Esther, a young woman of 21, knows all about it. She has been in charge of this apartment and the four Moroccan teenagers who have been living there since 2005 – even though the guardianship and expenses are covered by the government in Madrid, which “protects” them from the outside world. “Some days are really complicated,” she sighs. She has good reason to: until now abandoned to their fate and prone to drug use (glue and cocaine), these minors have many obstacles to overcome on their way to integration, in the hope of finding jobs when they are old enough.

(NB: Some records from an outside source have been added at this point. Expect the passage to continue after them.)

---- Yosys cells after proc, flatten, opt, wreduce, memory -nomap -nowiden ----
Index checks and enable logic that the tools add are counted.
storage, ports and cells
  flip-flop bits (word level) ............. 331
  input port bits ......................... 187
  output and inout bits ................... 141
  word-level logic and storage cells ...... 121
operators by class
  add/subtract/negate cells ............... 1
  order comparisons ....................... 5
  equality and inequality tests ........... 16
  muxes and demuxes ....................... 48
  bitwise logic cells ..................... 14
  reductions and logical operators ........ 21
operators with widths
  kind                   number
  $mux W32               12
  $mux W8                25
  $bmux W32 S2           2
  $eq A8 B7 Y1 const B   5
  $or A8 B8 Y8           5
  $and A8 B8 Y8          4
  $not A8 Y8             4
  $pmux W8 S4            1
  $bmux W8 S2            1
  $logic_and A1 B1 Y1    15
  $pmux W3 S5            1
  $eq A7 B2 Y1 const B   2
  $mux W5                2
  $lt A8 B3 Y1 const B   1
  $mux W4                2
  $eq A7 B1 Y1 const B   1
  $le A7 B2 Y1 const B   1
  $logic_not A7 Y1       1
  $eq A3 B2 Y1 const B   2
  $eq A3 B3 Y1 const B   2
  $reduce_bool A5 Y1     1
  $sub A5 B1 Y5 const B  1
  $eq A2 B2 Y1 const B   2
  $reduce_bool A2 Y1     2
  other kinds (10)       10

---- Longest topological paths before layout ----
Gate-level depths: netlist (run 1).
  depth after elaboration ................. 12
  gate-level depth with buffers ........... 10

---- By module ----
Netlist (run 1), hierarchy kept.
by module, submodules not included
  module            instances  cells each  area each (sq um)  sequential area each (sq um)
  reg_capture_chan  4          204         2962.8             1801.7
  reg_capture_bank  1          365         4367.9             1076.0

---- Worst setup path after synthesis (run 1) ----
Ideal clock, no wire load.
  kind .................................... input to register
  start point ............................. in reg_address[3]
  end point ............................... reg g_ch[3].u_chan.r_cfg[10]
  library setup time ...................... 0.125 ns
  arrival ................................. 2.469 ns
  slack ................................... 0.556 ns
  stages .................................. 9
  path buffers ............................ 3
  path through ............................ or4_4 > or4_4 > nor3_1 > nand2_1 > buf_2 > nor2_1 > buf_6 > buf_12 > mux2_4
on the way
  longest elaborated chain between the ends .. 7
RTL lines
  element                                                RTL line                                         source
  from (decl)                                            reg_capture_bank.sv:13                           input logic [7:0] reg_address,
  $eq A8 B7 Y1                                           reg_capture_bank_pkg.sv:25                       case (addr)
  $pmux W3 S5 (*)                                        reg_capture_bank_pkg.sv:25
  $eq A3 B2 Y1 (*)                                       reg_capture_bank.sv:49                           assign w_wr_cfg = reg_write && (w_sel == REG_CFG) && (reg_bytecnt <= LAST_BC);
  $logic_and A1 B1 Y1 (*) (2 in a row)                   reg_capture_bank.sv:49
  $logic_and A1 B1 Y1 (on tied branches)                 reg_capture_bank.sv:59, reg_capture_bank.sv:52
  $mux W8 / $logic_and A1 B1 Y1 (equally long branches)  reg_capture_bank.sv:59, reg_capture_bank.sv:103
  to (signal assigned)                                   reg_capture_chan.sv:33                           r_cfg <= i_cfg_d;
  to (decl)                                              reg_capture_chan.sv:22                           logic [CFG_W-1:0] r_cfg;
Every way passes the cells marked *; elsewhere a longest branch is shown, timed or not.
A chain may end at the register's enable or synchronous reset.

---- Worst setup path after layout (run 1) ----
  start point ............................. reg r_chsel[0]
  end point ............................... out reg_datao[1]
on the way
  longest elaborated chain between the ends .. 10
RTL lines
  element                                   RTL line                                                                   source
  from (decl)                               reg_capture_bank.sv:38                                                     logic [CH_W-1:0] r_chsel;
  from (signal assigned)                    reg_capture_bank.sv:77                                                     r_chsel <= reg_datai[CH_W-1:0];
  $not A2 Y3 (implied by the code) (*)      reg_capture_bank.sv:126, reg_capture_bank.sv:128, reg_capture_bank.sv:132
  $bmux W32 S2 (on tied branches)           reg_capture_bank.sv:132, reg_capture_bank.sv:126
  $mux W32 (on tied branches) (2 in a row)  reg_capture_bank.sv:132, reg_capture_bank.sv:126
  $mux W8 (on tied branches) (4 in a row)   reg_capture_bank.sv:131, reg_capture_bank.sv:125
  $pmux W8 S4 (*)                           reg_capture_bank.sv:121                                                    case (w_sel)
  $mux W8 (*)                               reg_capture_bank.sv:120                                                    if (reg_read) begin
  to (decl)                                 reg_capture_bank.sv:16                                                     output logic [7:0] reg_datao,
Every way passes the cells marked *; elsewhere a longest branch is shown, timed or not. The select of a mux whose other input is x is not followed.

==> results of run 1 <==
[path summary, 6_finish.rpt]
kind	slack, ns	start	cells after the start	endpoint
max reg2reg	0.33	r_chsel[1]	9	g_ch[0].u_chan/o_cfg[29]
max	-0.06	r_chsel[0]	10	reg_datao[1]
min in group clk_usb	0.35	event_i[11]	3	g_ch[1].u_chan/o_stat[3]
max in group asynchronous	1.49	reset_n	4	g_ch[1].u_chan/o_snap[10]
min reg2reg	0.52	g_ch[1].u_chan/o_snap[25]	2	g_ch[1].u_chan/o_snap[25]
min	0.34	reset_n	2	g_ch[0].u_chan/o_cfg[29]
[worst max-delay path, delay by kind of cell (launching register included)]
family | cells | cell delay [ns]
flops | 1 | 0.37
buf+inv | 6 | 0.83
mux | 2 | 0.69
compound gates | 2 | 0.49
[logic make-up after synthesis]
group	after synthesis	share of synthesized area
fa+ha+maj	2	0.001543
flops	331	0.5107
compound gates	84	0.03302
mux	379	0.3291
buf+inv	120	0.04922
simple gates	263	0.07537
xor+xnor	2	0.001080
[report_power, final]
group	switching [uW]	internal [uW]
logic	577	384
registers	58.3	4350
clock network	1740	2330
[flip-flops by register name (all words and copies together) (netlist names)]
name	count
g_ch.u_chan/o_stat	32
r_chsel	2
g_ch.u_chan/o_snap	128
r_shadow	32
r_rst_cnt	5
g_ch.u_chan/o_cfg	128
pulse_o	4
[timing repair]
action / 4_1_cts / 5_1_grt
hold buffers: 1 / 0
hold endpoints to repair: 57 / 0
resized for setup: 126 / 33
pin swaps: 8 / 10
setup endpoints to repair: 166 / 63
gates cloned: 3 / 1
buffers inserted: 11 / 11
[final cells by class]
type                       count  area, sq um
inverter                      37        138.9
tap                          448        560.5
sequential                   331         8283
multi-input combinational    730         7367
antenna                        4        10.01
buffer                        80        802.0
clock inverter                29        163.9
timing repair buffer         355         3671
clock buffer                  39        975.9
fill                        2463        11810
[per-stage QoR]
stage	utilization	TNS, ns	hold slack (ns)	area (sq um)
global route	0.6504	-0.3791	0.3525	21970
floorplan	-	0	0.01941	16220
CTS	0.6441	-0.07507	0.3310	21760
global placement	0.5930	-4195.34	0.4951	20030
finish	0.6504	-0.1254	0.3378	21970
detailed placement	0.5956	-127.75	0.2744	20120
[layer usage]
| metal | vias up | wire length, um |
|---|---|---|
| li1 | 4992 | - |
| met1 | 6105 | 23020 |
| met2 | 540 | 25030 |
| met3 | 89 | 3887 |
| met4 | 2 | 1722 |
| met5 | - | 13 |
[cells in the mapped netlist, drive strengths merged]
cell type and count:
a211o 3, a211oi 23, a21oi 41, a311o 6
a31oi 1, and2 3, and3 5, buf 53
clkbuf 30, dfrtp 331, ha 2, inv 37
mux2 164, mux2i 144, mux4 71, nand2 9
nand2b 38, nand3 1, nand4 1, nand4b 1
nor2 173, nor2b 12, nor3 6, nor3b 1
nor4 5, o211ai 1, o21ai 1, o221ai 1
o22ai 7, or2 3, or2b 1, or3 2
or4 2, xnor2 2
`src/rtl/fifo_pkg.sv`:
```
// Shared defaults and width helper for the RAM-backed FWFT FIFO.
package fifo_pkg;

  localparam int unsigned DEFAULT_DATA_WIDTH = 32'd8;
  localparam int unsigned DEFAULT_DEPTH      = 32'd16;
  localparam int unsigned DEFAULT_ALMOST_GAP = 32'd2;

  // Pointer width; the occupancy counter needs one extra bit to reach DEPTH.
  function automatic int unsigned ptr_width(input int unsigned depth);
    return $clog2(depth);
  endfunction

endpackage

```
`src/rtl/simple_dualport_mem.sv`:
```
// Simple dual-port RAM: Port A writes, Port B reads with one cycle of registered latency.
module simple_dualport_mem #(
  parameter int DATA_WIDTH = 8,
  parameter int DEPTH      = 16,
  parameter int ADDR_WIDTH = $clog2(DEPTH)
) (
  input  logic                  clk,
  input  logic                  wea,
  input  logic [ADDR_WIDTH-1:0] addra,
  input  logic [DATA_WIDTH-1:0] dina,
  input  logic [ADDR_WIDTH-1:0] addrb,
  output logic [DATA_WIDTH-1:0] doutb
);

  logic [DATA_WIDTH-1:0] mem_q [DEPTH];
  logic [DATA_WIDTH-1:0] doutb_q;

  // Storage array and registered read; a same-address read and write returns the old word.
  always_ff @(posedge clk) begin
    if (wea) begin
      mem_q[addra] <= dina;
    end
    doutb_q <= mem_q[addrb];
  end

  assign doutb = doutb_q;

endmodule

```
`src/rtl/mem_fifo_ctrl.sv`:
```
// First-word-fall-through FIFO controller around simple_dualport_mem.
// Optional almost_full/almost_empty ports are enabled by defining FIFO_ALMOST_FLAGS_EN.
module mem_fifo_ctrl
  import fifo_pkg::*;
#(
  parameter int DATA_WIDTH = DEFAULT_DATA_WIDTH,
  parameter int DEPTH      = DEFAULT_DEPTH,
  parameter int ALMOST_GAP = DEFAULT_ALMOST_GAP
) (
  input  logic                          clk,
  input  logic                          rst_n,
  input  logic                          flush,
  input  logic                          in_valid,
  output logic                          in_ready,
  input  logic [DATA_WIDTH-1:0]         in_data,
  output logic                          out_valid,
  input  logic                          out_ready,
  output logic [DATA_WIDTH-1:0]         out_data,
  output logic [$clog2(DEPTH):0]        count
`ifdef FIFO_ALMOST_FLAGS_EN
  ,
  output logic                          almost_full,
  output logic                          almost_empty
`endif
);

  localparam int PTR_W = ptr_width(DEPTH);
  localparam int CNT_W = PTR_W + 1;

  if ((DEPTH < 2) || ((DEPTH & (DEPTH - 1)) != 0)) begin : g_bad_depth
    $error("mem_fifo_ctrl: DEPTH must be a power of two and at least 2");
  end

  logic [PTR_W-1:0] wr_ptr_q, wr_ptr_d;
  logic [PTR_W-1:0] rd_ptr_q, rd_ptr_d;
  logic [CNT_W-1:0] cnt_q, cnt_d;
  logic             out_valid_q, out_valid_d;
  logic             push;
  logic             pop;
  logic             wea;
  logic [PTR_W-1:0] addrb;

  // Handshakes and RAM port sequencing; addrb looks ahead so doutb refills on the popping edge.
  always_comb begin
    push = in_valid & in_ready;
    pop  = out_valid_q & out_ready;
    wea  = push & ~flush;
    if (pop) begin
      addrb = rd_ptr_q + PTR_W'(1);
    end else begin
      addrb = rd_ptr_q;
    end
  end

  // Next-state for pointers, occupancy and head-valid; flush overrides any transfer.
  always_comb begin
    wr_ptr_d    = wr_ptr_q;
    rd_ptr_d    = rd_ptr_q;
    cnt_d       = cnt_q;
    out_valid_d = out_valid_q;
    if (flush) begin
      wr_ptr_d    = '0;
      rd_ptr_d    = '0;
      cnt_d       = '0;
      out_valid_d = 1'b0;
    end else begin
      if (push) begin
        wr_ptr_d = wr_ptr_q + PTR_W'(1);
      end else begin
        wr_ptr_d = wr_ptr_q;
      end
      if (pop) begin
        rd_ptr_d = rd_ptr_q + PTR_W'(1);
      end else begin
        rd_ptr_d = rd_ptr_q;
      end
      case ({push, pop})
        2'b10:   cnt_d = cnt_q + CNT_W'(1);
        2'b01:   cnt_d = cnt_q - CNT_W'(1);
        default: cnt_d = cnt_q;
      endcase
      // A word written on this edge is not yet readable, so only older words count.
      out_valid_d = (cnt_q > CNT_W'(pop));
    end
  end

  // Control state registers.
  always_ff @(posedge clk or negedge rst_n) begin
    if (!rst_n) begin
      wr_ptr_q    <= '0;
      rd_ptr_q    <= '0;
      cnt_q       <= '0;
      out_valid_q <= 1'b0;
    end else begin
      wr_ptr_q    <= wr_ptr_d;
      rd_ptr_q    <= rd_ptr_d;
      cnt_q       <= cnt_d;
      out_valid_q <= out_valid_d;
    end
  end

  assign in_ready  = (cnt_q < CNT_W'(DEPTH));
  assign out_valid = out_valid_q;
  assign count     = cnt_q;

`ifdef FIFO_ALMOST_FLAGS_EN
  if (ALMOST_GAP >= DEPTH) begin : g_bad_gap
    $error("mem_fifo_ctrl: ALMOST_GAP must be smaller than DEPTH");
  end

  assign almost_full  = (cnt_q >= CNT_W'(DEPTH - ALMOST_GAP));
  assign almost_empty = (cnt_q <= CNT_W'(ALMOST_GAP));
`endif

  simple_dualport_mem #(
    .DATA_WIDTH (DATA_WIDTH),
    .DEPTH      (DEPTH),
    .ADDR_WIDTH (PTR_W)
  ) u_mem (
    .clk   (clk),
    .wea   (wea),
    .addra (wr_ptr_q),
    .dina  (in_data),
    .addrb (addrb),
    .doutb (out_data)
  );

endmodule

```
`config.mk`:
```
export PLATFORM = sky130hd
export DESIGN_NAME = mem_fifo_ctrl
export DESIGN_NICKNAME = d
export VERILOG_FILES = /design/src/rtl/fifo_pkg.sv /design/src/rtl/simple_dualport_mem.sv /design/src/rtl/mem_fifo_ctrl.sv
export SDC_FILE = /design/constraint.sdc
export NUM_CORES = 1
export LEC_CHECK = 0
export ABC_AREA = 1
export CAP_MARGIN = 5
export CORE_MARGIN = 8
export CORE_UTILIZATION = 60
export DETAILED_ROUTE_END_ITERATION = 16
export MAX_ROUTING_LAYER = met4
export PLACE_DENSITY = 0.79
export SLEW_MARGIN = 20
export SYNTH_ARGS = -nofsm -noshare
export SYNTH_HDL_FRONTEND = slang
export SYNTH_SLANG_ARGS = --single-unit
```
`constraint.sdc`:
```
create_clock -name clk -period 2.65 [get_ports clk]
set_clock_uncertainty 0.2 [all_clocks]
set_input_delay 0.265 -clock clk [delete_from_list [all_inputs] [get_ports clk]]
set_output_delay 0.265 -clock clk [all_outputs]
set_load 0.02 [all_outputs]
```
==> impl_metrics.tcl, run 1 <==
set metrics [dict create \
    routed_wl_mm 15.6 \
    yosys-top-cells-count "nand3_1 (134), edfxtp_1 (128), nand2_1 (102)" \
    drv_slew 0 \
    relSlewSlack_pct 55.0 \
    synth_top_area_share_pct 56.2 \
    async_flop_share_pct 9.33 \
    worst_pin_slew_ps 673 \
    crit_family "buffers and inverters" \
    cts_tree "done" \
    path_cells "ha_1, inv_1, o21ai_4, inv_2, buf_4, nand3_1, nand3_1, nand3_1, nand2_1" \
    seq_area_frac_synth_pct 63.6 \
    diodes 0 \
    status "finished clean" \
    drtPass1Iterations 7 \
    fin_ws_ps 549 \
    synth.most_common_cell "nand3_1" \
    cp.arrival_ps 2250 \
    cts_sinks 150 \
    vias 4827 \
    clock-root-buffer "clkbuf_16" \
    final_cells 825 \
    track_usage_pct 22.6 \
    drtIter0Drc 626 \
    viasPerCell 5.85 \
    leakage_nw 3.27 \
    worstPathMaxFanout 14 \
    yosysWarnings 0 \
    drtAntennaViolNets 0 \
    startpoint_type "flop" \
    io_pins 28 \
    synth-edff-count 128 \
    nNetsFinal 690 \
    place_area_sq_um 7280 \
    dp_hpwl_mm 9.38 \
    fmax_mhz 476 \
    cts_resized 0 \
    hold_slack_ps 36.8 \
    hold_class "primary input to async pin" \
    numCtsBuffers 17 \
    grt_pass1_wl_mm 24.9 \
    die_w_um 123 \
    fp-row-count 39 \
    start_util_pct 60.7 \
    finalSetupViolations 0 \
    final_area_sq_um 7950 \
    hold_violations 0 \
    die_y_um 123 \
    path_buf_inv 3 \
    core_sq_um 11300 \
    antenna_found_initial 0 \
    grt_max_degree 65 \
    route.detailed.drc 0 \
    pre_cts_slack_ps 386 \
    slowest_stage "dfrtp_1" \
    finalCritPeriodShare_pct 79.3 \
    ys_top_cells_by_area "edfxtp_1 (56%), nand3_1 (9.8%), nand3b_1 (6.3%), nand2_1 (5.6%), dfrtp_1 (5.1%)" \
    cp_common_cell "nand3_1" \
    cp.required_ps 2800 \
    port_buffers 27 \
    ys_seq_elements 150 \
    cts_max_path_buffers 2 \
    clk_latency_ps 420 \
    synth.avg_cell_area_sq_um 10.9 \
    area_delta_synth_final_pct 16.2 \
    crit_path_max_incr_delay_ps 430 \
    cts_hold_buf 0 \
    overflow 0 \
    min_period_ps 2100 \
    synth_fp_nets 648 \
    n_fill_cell 718 \
    clk_pin_slew_worst_paths_ps 60 \
    finalSetupTns_ps 0 \
    synth_flop_cell "edfxtp_1" \
    synth_cell_types 27 \
    rsz0062_at_grt "no" \
    postCtsSetupBuffers 0 \
    gp_congestion 0.905 \
    drive_above_1_share_pct 10.7 \
    dieArea_sq_um 15100 \
    yosysTopAreaCell "edfxtp_1" \
    syn-cell-area_sq_um 6850 \
    vdd_drop_max_mv 0.583 \
    wire_per_inst_um 18.9 \
    critical_path_class "flop to flop" \
    power_density_nw_per_um2 885 \
    syn_inst 627 \
    endpoint_kind "flop" \
    dp_cells 793 \
    htreeDepth 4 \
    first_global_vias 4796 \
    maxCapViolations 0 \
]
state kept, by name (all words and copies together) (netlist names):
signal	cells
u_mem.mem_q	128
u_mem.doutb	8
count	5
rd_ptr_q	4
wr_ptr_q	4
out_valid	1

Despite being so young they have to act like adults, because they are the “heads” of loosely extended families in Morocco who are counting on them to find work in Spain and then send them money. It is estimated that there are about 2,000 minors on the peninsula, the majority of whom are Moroccan. Until now, they have been crossing the straits of Gibraltar, via Algesiras or Tarifa. But increasingly often they are risking their lives, setting out on “cayucos” (small fishing boats) from the coast of West Africa, heading for the Spanish archipelago of the Canary Islands. At the moment, about 800 adolescents are parked in a handful of centers for minors scattered over five islands. They will eventually be transferred a few at a time to the Iberian peninsula.

Offered help by various organizations in Spain, these youths can’t conceive of having a future anywhere else, since the countries that they come from have nothing to offer them. The problem is that Spanish law is obliged to send them back if their family of origin can be identified – and around 15 per cent of them are eventually sent home.

“For those of us who take care of them, it’s a catastrophe,” says Enrique Barbero, from ACCEM, an association based in Madrid which takes care of migrants and runs 11 youth centers in Spain.

“In fact, when one of these minors is repatriated, money has been wasted. It is even more counterproductive, as all these repatriated minors just emigrate again, but this time carrying a lot more suppressed rage.”

 

ATIME, the main association of Moroccans in Spain, shares these misgivings. As does Mariam, Deputy Director of the organization: “As soon as a minor who is housed in an apartment in Spain finds out he’s going to be sent back, he tries to run away.”

Where do they go? According to ATIME, they often end up in the clutches of mafia gangs, which use the teenagers in clandestine workshops or for street sales of CDs or DVDs.